[Data — start]

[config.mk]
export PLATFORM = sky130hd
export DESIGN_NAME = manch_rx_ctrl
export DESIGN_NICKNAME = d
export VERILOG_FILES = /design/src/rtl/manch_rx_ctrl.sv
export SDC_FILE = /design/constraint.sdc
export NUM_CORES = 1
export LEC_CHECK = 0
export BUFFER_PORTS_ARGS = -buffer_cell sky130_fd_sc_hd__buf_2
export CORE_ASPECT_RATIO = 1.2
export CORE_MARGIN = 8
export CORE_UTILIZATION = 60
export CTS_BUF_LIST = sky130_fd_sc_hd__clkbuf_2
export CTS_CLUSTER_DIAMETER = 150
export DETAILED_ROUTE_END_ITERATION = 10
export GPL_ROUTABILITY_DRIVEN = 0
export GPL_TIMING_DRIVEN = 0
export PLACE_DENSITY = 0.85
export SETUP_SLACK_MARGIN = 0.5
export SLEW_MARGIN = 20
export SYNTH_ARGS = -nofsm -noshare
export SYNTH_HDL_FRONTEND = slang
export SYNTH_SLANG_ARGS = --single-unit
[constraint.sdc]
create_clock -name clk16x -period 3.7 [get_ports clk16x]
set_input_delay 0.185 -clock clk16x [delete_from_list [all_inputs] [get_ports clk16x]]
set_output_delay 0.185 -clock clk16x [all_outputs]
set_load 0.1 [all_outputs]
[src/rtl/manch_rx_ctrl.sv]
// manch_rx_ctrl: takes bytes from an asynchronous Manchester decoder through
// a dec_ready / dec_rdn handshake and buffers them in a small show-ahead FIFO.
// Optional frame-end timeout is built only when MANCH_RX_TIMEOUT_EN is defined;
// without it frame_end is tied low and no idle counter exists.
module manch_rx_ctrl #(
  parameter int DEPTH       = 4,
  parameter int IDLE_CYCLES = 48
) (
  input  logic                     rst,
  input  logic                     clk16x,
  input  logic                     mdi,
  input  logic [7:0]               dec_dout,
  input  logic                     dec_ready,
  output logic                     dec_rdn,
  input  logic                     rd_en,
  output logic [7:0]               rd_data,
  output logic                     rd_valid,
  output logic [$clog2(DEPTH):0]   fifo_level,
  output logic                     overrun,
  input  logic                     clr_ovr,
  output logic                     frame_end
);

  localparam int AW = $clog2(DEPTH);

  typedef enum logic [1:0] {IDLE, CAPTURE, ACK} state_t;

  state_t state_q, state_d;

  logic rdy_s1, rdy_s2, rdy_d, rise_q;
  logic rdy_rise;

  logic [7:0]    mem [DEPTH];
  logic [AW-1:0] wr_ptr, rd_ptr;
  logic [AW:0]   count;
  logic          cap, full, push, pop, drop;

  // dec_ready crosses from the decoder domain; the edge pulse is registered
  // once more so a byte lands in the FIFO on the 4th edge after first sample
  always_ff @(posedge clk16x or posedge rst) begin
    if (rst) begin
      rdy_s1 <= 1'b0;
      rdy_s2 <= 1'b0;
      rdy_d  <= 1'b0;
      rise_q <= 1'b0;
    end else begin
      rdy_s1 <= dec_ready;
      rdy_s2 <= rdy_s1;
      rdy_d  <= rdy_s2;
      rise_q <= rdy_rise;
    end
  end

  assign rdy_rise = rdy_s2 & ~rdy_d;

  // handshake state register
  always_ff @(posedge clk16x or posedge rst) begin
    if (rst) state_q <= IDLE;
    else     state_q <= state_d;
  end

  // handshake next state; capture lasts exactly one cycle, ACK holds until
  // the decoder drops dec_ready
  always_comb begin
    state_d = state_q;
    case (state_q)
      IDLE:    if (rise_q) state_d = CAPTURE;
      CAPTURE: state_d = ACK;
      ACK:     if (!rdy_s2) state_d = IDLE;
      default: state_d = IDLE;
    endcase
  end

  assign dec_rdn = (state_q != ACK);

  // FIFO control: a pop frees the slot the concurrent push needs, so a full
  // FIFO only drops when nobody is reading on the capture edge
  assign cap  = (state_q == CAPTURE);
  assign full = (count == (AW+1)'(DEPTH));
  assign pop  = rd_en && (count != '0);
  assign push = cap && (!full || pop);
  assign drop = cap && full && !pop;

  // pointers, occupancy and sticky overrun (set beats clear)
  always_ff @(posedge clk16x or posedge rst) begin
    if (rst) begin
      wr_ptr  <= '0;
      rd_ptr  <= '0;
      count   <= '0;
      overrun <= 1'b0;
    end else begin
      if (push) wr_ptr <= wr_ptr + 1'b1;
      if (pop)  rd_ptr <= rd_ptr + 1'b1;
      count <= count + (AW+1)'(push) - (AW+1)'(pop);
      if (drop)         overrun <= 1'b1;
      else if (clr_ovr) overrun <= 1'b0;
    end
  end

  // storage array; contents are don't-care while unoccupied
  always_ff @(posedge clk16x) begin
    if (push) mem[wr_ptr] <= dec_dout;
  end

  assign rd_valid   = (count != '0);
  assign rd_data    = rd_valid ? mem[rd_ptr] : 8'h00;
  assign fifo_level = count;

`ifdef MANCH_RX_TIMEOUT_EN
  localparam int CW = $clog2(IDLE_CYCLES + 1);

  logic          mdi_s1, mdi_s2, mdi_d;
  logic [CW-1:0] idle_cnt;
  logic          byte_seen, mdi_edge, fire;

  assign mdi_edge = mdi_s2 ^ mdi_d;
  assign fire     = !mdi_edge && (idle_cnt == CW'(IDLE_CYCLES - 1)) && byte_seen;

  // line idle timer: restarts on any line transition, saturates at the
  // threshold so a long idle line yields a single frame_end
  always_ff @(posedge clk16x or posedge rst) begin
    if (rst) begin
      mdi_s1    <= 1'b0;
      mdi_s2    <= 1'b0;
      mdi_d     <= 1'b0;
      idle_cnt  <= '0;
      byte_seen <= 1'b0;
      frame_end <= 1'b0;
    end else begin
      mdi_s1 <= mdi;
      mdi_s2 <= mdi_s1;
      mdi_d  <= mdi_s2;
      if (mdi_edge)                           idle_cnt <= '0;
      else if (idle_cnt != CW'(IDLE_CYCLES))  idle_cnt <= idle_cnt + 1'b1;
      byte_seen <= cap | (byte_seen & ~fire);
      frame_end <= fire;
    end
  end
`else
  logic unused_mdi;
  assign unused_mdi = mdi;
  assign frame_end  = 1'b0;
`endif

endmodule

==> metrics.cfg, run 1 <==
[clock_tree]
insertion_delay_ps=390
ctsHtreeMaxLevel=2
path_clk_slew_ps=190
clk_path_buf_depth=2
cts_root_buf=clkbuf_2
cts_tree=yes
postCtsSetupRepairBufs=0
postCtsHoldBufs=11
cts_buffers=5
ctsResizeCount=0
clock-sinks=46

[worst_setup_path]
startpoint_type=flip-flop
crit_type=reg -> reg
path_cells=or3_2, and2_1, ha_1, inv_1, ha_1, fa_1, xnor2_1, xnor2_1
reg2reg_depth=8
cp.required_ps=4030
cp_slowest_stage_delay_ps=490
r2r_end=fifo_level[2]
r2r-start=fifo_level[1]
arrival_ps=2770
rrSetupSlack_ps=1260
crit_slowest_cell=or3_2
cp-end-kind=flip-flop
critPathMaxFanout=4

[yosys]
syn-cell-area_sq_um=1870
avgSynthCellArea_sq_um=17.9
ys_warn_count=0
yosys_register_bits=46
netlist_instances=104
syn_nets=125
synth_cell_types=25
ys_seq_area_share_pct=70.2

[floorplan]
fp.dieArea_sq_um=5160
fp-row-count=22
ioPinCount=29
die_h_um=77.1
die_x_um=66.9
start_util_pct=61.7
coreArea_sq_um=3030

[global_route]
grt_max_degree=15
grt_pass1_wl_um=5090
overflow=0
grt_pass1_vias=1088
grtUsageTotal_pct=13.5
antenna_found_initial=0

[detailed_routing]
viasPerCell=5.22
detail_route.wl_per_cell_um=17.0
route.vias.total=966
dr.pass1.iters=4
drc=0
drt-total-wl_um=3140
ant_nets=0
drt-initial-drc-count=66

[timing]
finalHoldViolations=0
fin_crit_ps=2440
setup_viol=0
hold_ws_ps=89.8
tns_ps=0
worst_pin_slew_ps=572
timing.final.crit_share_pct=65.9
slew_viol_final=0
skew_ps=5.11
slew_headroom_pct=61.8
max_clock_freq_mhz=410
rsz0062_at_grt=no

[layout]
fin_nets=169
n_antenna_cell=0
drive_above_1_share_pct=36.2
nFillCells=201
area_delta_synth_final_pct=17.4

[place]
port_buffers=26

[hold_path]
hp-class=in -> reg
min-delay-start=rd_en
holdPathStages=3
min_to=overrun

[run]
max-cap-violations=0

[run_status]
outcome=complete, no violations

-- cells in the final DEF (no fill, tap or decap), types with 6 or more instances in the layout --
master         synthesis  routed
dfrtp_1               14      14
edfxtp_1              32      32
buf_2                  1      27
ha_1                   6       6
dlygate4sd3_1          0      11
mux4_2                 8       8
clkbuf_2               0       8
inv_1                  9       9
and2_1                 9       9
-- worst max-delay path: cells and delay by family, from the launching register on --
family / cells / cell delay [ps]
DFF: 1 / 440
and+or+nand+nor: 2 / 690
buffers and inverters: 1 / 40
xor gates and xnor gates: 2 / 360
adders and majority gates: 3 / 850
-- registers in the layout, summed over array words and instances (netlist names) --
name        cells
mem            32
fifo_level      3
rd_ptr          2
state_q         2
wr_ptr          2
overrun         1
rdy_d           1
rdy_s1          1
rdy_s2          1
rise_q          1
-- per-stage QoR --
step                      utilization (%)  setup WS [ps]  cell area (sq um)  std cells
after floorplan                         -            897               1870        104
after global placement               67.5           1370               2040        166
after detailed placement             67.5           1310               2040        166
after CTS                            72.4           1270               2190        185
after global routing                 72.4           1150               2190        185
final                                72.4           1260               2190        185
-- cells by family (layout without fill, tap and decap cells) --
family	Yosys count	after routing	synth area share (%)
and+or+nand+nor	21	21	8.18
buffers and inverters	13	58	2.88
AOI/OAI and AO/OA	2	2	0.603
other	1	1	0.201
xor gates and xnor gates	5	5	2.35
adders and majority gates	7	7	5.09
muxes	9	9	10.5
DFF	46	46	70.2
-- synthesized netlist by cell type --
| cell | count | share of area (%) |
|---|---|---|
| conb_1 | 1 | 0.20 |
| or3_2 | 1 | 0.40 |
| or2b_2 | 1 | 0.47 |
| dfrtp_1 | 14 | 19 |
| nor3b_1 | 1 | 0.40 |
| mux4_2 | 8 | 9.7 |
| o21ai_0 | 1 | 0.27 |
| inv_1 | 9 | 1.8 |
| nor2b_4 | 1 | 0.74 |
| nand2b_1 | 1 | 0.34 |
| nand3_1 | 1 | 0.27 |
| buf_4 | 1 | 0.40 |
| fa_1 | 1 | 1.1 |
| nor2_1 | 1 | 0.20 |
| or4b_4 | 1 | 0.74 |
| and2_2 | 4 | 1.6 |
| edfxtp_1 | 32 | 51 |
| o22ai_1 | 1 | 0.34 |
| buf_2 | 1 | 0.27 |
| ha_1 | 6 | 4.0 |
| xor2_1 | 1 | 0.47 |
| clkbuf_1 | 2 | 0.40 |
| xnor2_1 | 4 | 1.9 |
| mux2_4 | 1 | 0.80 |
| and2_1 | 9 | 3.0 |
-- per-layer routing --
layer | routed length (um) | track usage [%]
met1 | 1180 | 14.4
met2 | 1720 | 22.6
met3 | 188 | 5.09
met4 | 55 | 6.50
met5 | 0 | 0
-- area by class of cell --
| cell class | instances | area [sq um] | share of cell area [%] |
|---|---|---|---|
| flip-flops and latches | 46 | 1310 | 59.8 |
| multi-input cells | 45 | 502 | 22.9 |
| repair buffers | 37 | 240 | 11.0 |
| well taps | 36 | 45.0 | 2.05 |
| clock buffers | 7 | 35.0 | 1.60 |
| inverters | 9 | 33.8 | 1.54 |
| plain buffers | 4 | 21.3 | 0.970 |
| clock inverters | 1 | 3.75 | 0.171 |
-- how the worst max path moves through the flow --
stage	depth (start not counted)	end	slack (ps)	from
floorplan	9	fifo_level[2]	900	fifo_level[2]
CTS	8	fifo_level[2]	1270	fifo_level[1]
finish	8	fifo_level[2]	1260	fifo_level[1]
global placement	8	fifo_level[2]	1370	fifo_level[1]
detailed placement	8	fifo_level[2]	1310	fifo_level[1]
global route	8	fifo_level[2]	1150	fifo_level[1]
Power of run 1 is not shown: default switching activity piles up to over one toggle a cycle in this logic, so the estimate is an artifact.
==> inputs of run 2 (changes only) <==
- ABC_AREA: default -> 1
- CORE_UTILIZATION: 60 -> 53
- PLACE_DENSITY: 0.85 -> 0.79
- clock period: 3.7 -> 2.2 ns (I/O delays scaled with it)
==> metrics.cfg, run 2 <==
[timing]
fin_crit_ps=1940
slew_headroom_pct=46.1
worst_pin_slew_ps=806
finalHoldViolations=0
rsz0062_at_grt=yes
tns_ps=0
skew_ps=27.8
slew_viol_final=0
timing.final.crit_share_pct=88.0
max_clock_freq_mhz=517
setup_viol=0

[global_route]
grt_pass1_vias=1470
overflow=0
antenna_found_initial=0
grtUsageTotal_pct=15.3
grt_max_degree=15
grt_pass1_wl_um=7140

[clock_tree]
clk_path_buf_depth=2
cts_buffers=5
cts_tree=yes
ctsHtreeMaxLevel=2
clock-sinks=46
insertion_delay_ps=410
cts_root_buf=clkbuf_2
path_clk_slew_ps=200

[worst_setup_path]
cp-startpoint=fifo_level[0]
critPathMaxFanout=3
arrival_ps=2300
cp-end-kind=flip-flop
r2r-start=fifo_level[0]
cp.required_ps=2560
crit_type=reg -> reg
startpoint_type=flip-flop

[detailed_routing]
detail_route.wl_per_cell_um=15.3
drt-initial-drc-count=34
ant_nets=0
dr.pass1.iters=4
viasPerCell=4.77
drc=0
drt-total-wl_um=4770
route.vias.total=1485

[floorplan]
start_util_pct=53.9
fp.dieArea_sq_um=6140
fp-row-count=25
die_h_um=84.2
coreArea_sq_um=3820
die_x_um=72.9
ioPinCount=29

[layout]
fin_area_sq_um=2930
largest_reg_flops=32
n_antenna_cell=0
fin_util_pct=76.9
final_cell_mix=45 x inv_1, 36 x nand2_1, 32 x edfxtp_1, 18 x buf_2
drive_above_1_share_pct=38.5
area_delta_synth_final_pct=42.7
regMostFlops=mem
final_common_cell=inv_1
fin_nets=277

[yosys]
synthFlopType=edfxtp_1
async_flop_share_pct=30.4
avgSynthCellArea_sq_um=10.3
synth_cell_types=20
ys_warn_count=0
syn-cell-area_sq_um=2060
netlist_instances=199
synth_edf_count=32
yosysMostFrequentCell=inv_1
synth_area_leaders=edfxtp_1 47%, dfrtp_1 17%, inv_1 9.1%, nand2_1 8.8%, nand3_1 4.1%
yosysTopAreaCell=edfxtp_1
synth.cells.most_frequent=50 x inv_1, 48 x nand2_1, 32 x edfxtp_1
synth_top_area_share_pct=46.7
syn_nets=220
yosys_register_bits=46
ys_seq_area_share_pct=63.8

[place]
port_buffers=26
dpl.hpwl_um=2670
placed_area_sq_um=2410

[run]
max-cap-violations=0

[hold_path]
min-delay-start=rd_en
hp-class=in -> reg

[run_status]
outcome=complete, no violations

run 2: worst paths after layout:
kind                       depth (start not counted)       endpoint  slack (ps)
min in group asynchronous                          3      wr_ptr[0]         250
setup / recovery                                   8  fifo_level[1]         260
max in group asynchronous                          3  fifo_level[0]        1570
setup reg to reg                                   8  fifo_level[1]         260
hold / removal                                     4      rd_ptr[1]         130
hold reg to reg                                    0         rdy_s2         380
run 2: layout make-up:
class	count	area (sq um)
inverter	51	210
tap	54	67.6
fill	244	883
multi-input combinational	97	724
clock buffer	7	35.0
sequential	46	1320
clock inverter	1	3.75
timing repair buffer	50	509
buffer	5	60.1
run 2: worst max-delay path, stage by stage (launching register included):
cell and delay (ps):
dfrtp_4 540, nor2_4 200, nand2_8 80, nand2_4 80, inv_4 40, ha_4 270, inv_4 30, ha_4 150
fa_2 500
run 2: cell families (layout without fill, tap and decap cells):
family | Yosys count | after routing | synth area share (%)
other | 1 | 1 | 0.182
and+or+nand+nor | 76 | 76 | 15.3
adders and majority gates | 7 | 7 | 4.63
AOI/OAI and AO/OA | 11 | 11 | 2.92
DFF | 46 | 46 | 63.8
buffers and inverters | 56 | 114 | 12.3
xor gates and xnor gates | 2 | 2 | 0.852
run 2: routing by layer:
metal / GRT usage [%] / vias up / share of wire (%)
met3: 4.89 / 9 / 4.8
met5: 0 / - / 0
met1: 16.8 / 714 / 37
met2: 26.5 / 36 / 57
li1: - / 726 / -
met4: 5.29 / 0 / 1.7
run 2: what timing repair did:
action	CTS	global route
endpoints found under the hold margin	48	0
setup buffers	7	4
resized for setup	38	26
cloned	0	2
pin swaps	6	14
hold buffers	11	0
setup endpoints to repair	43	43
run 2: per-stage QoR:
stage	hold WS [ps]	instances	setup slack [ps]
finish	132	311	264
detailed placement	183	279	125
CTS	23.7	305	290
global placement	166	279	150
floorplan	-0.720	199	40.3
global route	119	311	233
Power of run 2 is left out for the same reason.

[Data — finish]

Task item: In the entries above, identify each line that includes the string "drops", then copy it.

Exercise solution:
  // the decoder drops dec_ready
  // FIFO only drops when nobody is reading on the capture edge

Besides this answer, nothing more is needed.